Identificar el problema. ¿Podría ser que el adolescente está en una búsqueda de la independencia? ¿Podría ser que él / ella piensa que soy  ”un viejo clasico” con tradiciones viejas? ¿Podría ser que como padre tengo que ajustar mis métodos de crianza de los hijos?

Prueba diferentes cosas: si él / ella no quiere hablar, trate de tomar un paseo. Pon interes en sus actividades divertidas, dar una vuelta en el coche o caminando por el parque/plaza, juega un juego, haz una tarea juntos, como lavar los platos. Ajustes informales pueden hacer que los jóvenes se sientan inclinados a hablar.

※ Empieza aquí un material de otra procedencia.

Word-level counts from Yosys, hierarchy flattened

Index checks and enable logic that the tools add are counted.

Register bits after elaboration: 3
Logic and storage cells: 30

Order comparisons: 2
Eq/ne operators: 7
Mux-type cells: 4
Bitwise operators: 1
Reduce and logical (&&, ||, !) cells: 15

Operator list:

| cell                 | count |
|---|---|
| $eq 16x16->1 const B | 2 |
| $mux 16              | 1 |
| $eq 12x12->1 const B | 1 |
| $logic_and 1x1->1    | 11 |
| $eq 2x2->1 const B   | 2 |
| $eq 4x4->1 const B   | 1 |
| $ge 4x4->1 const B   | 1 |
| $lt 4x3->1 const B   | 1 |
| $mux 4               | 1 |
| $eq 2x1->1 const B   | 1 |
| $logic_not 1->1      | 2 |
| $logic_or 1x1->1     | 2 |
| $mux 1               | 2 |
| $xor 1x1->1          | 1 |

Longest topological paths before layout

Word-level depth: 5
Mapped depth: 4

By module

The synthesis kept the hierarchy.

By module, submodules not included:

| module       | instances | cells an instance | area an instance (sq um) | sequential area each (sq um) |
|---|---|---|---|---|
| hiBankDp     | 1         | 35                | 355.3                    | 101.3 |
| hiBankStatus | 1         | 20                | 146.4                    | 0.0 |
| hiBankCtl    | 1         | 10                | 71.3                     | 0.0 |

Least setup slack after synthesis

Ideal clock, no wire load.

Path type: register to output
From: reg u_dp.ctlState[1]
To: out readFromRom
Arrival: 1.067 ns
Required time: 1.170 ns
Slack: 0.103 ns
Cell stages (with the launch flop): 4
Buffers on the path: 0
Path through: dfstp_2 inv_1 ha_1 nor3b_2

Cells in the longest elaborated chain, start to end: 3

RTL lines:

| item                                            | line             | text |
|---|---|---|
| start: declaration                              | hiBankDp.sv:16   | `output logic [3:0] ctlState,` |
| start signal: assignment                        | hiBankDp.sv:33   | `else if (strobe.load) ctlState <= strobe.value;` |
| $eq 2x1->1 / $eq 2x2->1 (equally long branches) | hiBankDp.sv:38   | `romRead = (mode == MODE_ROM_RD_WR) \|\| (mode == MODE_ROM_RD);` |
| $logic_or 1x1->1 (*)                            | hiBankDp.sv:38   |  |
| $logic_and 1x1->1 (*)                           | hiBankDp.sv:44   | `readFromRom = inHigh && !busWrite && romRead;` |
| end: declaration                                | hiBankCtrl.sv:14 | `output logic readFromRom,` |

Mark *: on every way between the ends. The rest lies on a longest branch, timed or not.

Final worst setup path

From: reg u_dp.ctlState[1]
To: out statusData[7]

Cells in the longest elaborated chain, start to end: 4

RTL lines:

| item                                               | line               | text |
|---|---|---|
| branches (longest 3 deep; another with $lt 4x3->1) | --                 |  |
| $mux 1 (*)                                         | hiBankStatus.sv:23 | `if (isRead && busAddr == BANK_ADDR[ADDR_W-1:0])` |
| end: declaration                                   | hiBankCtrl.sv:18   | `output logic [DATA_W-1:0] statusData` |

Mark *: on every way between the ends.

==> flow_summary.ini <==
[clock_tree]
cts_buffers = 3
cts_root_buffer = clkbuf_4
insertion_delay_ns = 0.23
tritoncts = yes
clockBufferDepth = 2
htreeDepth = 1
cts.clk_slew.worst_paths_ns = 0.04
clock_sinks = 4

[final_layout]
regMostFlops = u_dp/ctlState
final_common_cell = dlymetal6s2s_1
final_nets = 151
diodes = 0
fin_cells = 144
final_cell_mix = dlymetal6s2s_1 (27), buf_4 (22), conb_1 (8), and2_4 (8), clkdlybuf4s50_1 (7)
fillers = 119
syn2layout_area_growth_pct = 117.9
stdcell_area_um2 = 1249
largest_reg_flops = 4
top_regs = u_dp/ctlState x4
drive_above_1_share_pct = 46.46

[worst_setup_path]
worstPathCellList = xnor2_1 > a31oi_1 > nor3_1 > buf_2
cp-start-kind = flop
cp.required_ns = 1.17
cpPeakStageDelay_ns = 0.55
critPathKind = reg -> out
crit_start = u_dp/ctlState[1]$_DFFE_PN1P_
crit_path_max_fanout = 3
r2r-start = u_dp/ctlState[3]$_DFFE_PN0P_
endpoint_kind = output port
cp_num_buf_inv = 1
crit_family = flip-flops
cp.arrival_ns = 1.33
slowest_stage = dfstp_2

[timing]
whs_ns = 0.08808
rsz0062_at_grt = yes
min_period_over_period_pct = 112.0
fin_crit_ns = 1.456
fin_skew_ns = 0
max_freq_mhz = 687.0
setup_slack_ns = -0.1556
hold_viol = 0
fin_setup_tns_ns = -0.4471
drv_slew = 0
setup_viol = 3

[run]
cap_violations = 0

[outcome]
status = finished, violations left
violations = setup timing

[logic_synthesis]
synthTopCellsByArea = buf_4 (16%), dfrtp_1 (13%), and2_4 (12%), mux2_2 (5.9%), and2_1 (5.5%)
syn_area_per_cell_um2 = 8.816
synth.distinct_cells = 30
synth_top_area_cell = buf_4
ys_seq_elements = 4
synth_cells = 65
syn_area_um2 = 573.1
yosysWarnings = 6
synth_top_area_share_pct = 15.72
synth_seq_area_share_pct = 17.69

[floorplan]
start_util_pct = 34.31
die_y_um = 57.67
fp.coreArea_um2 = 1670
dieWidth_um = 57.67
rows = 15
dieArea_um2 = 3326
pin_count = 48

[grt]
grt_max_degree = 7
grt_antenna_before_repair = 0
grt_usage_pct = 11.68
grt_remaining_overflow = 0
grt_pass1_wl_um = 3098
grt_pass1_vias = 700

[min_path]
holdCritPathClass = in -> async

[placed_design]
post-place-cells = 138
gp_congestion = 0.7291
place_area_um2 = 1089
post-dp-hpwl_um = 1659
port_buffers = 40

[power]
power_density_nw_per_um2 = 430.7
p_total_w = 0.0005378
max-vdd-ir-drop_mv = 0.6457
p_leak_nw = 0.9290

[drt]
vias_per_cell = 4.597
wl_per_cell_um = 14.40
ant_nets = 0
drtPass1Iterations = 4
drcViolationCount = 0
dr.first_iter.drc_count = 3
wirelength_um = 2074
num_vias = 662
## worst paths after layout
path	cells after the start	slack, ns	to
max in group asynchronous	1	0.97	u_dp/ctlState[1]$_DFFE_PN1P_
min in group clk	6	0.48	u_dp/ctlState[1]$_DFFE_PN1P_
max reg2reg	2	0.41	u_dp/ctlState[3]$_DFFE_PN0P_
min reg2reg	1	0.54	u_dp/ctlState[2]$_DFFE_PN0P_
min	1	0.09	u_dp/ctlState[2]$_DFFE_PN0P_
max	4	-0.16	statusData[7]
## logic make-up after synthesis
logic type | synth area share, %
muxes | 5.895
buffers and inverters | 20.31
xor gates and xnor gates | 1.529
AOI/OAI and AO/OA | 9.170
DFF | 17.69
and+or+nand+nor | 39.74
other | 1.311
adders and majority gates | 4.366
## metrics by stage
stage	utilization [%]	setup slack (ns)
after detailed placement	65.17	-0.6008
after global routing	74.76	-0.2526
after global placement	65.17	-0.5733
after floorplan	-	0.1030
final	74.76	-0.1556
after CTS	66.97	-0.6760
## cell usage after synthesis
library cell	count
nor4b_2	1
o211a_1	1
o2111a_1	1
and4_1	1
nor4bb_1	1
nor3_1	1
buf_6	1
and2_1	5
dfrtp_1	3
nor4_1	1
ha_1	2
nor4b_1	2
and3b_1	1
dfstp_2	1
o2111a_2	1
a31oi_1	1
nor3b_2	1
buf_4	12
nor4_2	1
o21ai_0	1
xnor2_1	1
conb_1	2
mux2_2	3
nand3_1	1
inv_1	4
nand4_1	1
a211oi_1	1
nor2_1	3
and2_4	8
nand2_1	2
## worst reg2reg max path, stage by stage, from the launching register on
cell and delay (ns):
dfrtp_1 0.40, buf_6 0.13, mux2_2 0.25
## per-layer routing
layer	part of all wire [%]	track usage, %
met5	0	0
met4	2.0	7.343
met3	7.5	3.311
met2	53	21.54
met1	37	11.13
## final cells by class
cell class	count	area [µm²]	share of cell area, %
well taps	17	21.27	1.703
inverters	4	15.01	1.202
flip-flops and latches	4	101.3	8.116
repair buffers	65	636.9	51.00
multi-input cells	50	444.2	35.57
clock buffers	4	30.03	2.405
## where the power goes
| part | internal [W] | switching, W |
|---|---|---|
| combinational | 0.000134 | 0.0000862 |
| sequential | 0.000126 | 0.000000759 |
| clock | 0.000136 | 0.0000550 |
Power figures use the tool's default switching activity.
--- src/rtl/dsr_pkg.sv ---
package dsr_pkg;

  typedef enum logic [2:0] {
    RT_KERNEL    = 3'd0,
    RT_PROBE     = 3'd1,
    RT_REGS      = 3'd2,
    RT_BAD_FETCH = 3'd3,
    RT_BAD_SIZE  = 3'd4
  } dsr_route_e;

  typedef enum logic [1:0] {
    ST_IDLE = 2'd0,
    ST_WAIT = 2'd1,
    ST_RESP = 2'd2
  } dsr_state_e;

  // address lies in [base, base+span)
  function automatic logic in_window(input logic [63:0] addr,
                                     input logic [63:0] base,
                                     input logic [63:0] span);
    return (addr >= base) && ((addr - base) < span);
  endfunction

  // the low n byte lanes are all enabled
  function automatic logic all_lanes(input logic [7:0] be, input int n);
    logic ok;
    ok = 1'b1;
    for (int i = 0; i < 8; i++) begin
      if (i < n && !be[i]) ok = 1'b0;
    end
    return ok;
  endfunction

  function automatic logic is_local(input dsr_route_e r);
    return (r == RT_REGS) || (r == RT_BAD_FETCH) || (r == RT_BAD_SIZE);
  endfunction

endpackage

--- src/rtl/dsr_classify.sv ---
module dsr_classify
  import dsr_pkg::*;
#(
  parameter int ADDR_W = 32,
  parameter int BE_W = 4,
  parameter logic [ADDR_W-1:0] REG_BASE = '0,
  parameter logic [ADDR_W-1:0] REG_SPAN = '0,
  parameter logic [ADDR_W-1:0] PRB_BASE = '0,
  parameter logic [ADDR_W-1:0] PRB_SPAN = '0
) (
  input  logic [ADDR_W-1:0] addr,
  input  logic              fetch,
  input  logic [BE_W-1:0]   be,
  input  logic              dbg_mode,
  input  logic              regbank_off,
  input  logic              ls_to_kernel,
  output dsr_route_e        route,
  output logic              hit_regs,
  output logic              hit_probe
);

  always_comb begin
    hit_regs  = dbg_mode && in_window(64'(addr), 64'(REG_BASE), 64'(REG_SPAN));
    hit_probe = dbg_mode && in_window(64'(addr), 64'(PRB_BASE), 64'(PRB_SPAN));
    route = RT_KERNEL;
    if (hit_probe) begin
      route = RT_PROBE;
    end else if (hit_regs && !regbank_off) begin
      if (fetch)                         route = RT_BAD_FETCH;
      else if (ls_to_kernel)             route = RT_KERNEL;
      else if (!all_lanes(8'(be), BE_W)) route = RT_BAD_SIZE;
      else                               route = RT_REGS;
    end
  end

endmodule

--- src/rtl/dsr_regbank.sv ---
module dsr_regbank #(
  parameter int DATA_W = 32,
  parameter int NUM_REGS = 4,
  parameter int IDX_W = 18,
  parameter logic [DATA_W-1:0] CAP_WORD = '0
) (
  input  logic              clk,
  input  logic              rst_n,
  input  logic              wr_en,
  input  logic [IDX_W-1:0]  idx,
  input  logic [DATA_W-1:0] wdata,
  output logic [DATA_W-1:0] rdata,
  output logic              implemented
);

  localparam int SEL_W = (NUM_REGS > 1) ? $clog2(NUM_REGS) : 1;

  logic [NUM_REGS-1:0][DATA_W-1:0] word_q;

  // index 0: read-only capability word
  assign word_q[0] = CAP_WORD;

  for (genvar g = 1; g < NUM_REGS; g++) begin : g_reg
    logic [DATA_W-1:0] q;
    always_ff @(posedge clk or negedge rst_n) begin
      if (!rst_n)                             q <= '0;
      else if (wr_en && idx == IDX_W'(g))     q <= wdata;
    end
    assign word_q[g] = q;
  end

  assign implemented = (idx < IDX_W'(NUM_REGS));
  assign rdata = implemented ? word_q[idx[SEL_W-1:0]] : '0;

endmodule

--- src/rtl/dsr_hold.sv ---
module dsr_hold #(
  parameter int ADDR_W = 32,
  parameter int DATA_W = 32,
  parameter int BE_W = 4
) (
  input  logic              clk,
  input  logic              rst_n,
  input  logic              load,
  input  logic [ADDR_W-1:0] addr,
  input  logic              write,
  input  logic              fetch,
  input  logic [BE_W-1:0]   be,
  input  logic [DATA_W-1:0] wdata,
  output logic [ADDR_W-1:0] q_addr,
  output logic              q_write,
  output logic              q_fetch,
  output logic [BE_W-1:0]   q_be,
  output logic [DATA_W-1:0] q_wdata
);

  always_ff @(posedge clk or negedge rst_n) begin
    if (!rst_n) begin
      q_addr  <= '0;
      q_write <= 1'b0;
      q_fetch <= 1'b0;
      q_be    <= '0;
      q_wdata <= '0;
    end else if (load) begin
      q_addr  <= addr;
      q_write <= write;
      q_fetch <= fetch;
      q_be    <= be;
      q_wdata <= wdata;
    end
  end

endmodule

--- src/rtl/dseg_router.sv ---
module dseg_router
  import dsr_pkg::*;
#(
  parameter int ADDR_W = 32,
  parameter int DATA_W = 32,
  parameter int NUM_REGS = 4,
  parameter logic [ADDR_W-1:0] REG_BASE = 32'hFF30_0000,
  parameter logic [ADDR_W-1:0] REG_SPAN = 32'h0010_0000,
  parameter logic [ADDR_W-1:0] PRB_BASE = 32'hFF20_0000,
  parameter logic [ADDR_W-1:0] PRB_SPAN = 32'h0010_0000,
  parameter logic [DATA_W-1:0] CAP_WORD = 32'h4D01_0003
) (
  input  logic                clk,
  input  logic                rst_n,
  input  logic                soft_rst,
  input  logic                dbg_mode,
  input  logic                regbank_off,
  input  logic                ls_to_kernel,
  input  logic                wdt_en_in,
  output logic                wdt_en_out,
  input  logic                req_valid,
  output logic                req_ready,
  input  logic [ADDR_W-1:0]   req_addr,
  input  logic                req_write,
  input  logic                req_fetch,
  input  logic [DATA_W/8-1:0] req_be,
  input  logic [DATA_W-1:0]   req_wdata,
  output logic                rsp_valid,
  output logic [DATA_W-1:0]   rsp_rdata,
  output logic                rsp_err,
  output logic                rsp_size_err,
  output logic                probe_valid,
  output logic [ADDR_W-1:0]   probe_addr,
  output logic                probe_write,
  output logic                probe_fetch,
  output logic [DATA_W/8-1:0] probe_be,
  output logic [DATA_W-1:0]   probe_wdata,
  input  logic                probe_ack,
  input  logic [DATA_W-1:0]   probe_rdata,
  output logic                kern_valid,
  output logic [ADDR_W-1:0]   kern_addr,
  output logic                kern_write,
  output logic                kern_fetch,
  output logic [DATA_W/8-1:0] kern_be,
  output logic [DATA_W-1:0]   kern_wdata,
  input  logic                kern_ack,
  input  logic [DATA_W-1:0]   kern_rdata
);

  localparam int BE_W  = DATA_W / 8;
  localparam int IDX_W = $clog2(REG_SPAN) - 2;

  dsr_state_e state_q;
  dsr_route_e route_q;
  dsr_route_e route_now;
  logic       hit_regs, hit_probe;

  logic [DATA_W-1:0] rdata_q;
  logic              err_q, serr_q;

  // named events for the checker
  logic accept, ev_local, ev_ext, ext_done, probe_pending, bank_wr;
  logic [IDX_W-1:0]  reg_idx;
  logic [DATA_W-1:0] bank_rdata;
  logic              bank_impl;

  logic [ADDR_W-1:0] h_addr;
  logic              h_write, h_fetch;
  logic [BE_W-1:0]   h_be;
  logic [DATA_W-1:0] h_wdata;

  dsr_classify #(
    .ADDR_W(ADDR_W), .BE_W(BE_W),
    .REG_BASE(REG_BASE), .REG_SPAN(REG_SPAN),
    .PRB_BASE(PRB_BASE), .PRB_SPAN(PRB_SPAN)
  ) u_cls (
    .addr(req_addr), .fetch(req_fetch), .be(req_be),
    .dbg_mode(dbg_mode), .regbank_off(regbank_off), .ls_to_kernel(ls_to_kernel),
    .route(route_now), .hit_regs(hit_regs), .hit_probe(hit_probe)
  );

  assign reg_idx  = IDX_W'((req_addr - REG_BASE) >> 2);
  assign accept   = (state_q == ST_IDLE) && req_valid && !soft_rst;
  assign ev_local = accept && is_local(route_now);
  assign ev_ext   = accept && !is_local(route_now);
  assign bank_wr  = accept && (route_now == RT_REGS) && req_write;
  assign ext_done = (state_q == ST_WAIT) &&
                    ((route_q == RT_PROBE) ? probe_ack : kern_ack);
  assign probe_pending = (state_q == ST_WAIT) && (route_q == RT_PROBE);

  dsr_regbank #(
    .DATA_W(DATA_W), .NUM_REGS(NUM_REGS), .IDX_W(IDX_W), .CAP_WORD(CAP_WORD)
  ) u_bank (
    .clk(clk), .rst_n(rst_n), .wr_en(bank_wr), .idx(reg_idx),
    .wdata(req_wdata), .rdata(bank_rdata), .implemented(bank_impl)
  );

  dsr_hold #(.ADDR_W(ADDR_W), .DATA_W(DATA_W), .BE_W(BE_W)) u_hold (
    .clk(clk), .rst_n(rst_n), .load(ev_ext),
    .addr(req_addr), .write(req_write), .fetch(req_fetch),
    .be(req_be), .wdata(req_wdata),
    .q_addr(h_addr), .q_write(h_write), .q_fetch(h_fetch),
    .q_be(h_be), .q_wdata(h_wdata)
  );

  always_ff @(posedge clk or negedge rst_n) begin
    if (!rst_n) begin
      state_q <= ST_IDLE;
      route_q <= RT_KERNEL;
      rdata_q <= '0;
      err_q   <= 1'b0;
      serr_q  <= 1'b0;
    end else if (soft_rst) begin
      state_q <= ST_IDLE;
    end else begin
      unique case (state_q)
        ST_IDLE: begin
          if (accept) begin
            route_q <= route_now;
            if (is_local(route_now)) begin
              state_q <= ST_RESP;
              rdata_q <= (route_now == RT_REGS && !req_write && bank_impl) ?
                         bank_rdata : '0;
              err_q   <= (route_now != RT_REGS);
              serr_q  <= (route_now == RT_BAD_SIZE);
            end else begin
              state_q <= ST_WAIT;
            end
          end
        end
        ST_WAIT: begin
          if (ext_done) begin
            state_q <= ST_RESP;
            rdata_q <= (route_q == RT_PROBE) ? probe_rdata : kern_rdata;
            err_q   <= 1'b0;
            serr_q  <= 1'b0;
          end
        end
        ST_RESP: state_q <= ST_IDLE;
        default: state_q <= ST_IDLE;
      endcase
    end
  end

  assign req_ready    = (state_q == ST_IDLE);
  assign rsp_valid    = (state_q == ST_RESP);
  assign rsp_rdata    = rdata_q;
  assign rsp_err      = err_q;
  assign rsp_size_err = serr_q;

  assign probe_valid = probe_pending;
  assign probe_addr  = h_addr;
  assign probe_write = h_write;
  assign probe_fetch = h_fetch;
  assign probe_be    = h_be;
  assign probe_wdata = h_wdata;

  assign kern_valid  = (state_q == ST_WAIT) && (route_q == RT_KERNEL);
  assign kern_addr   = h_addr;
  assign kern_write  = h_write;
  assign kern_fetch  = h_fetch;
  assign kern_be     = h_be;
  assign kern_wdata  = h_wdata;

  assign wdt_en_out = wdt_en_in && !probe_pending;

endmodule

Comprender el significado oculto. Como por ejemplo: “Tu nunca escuchas … siempre me  tratas como un bebé …” Estas expresiones podría significar “Me siento que no confías en mí, o te quiero decir cómo me siento”.

¿Cómo reaccionas ante una fuerte declaración de su hijo? ¿Te encuentras diciendo constantemente cosas como “¿Cuándo vas a crecer? ¿Cuántas veces te he dicho? Es posible que estes obstaculizando la comunicación.

La Biblia da consejos útiles en Santiago 1:19: “Sea rápido para escuchar, lento para hablar, lento para enojarse.” Cuando se trata de adolescentes esto realmente funciona.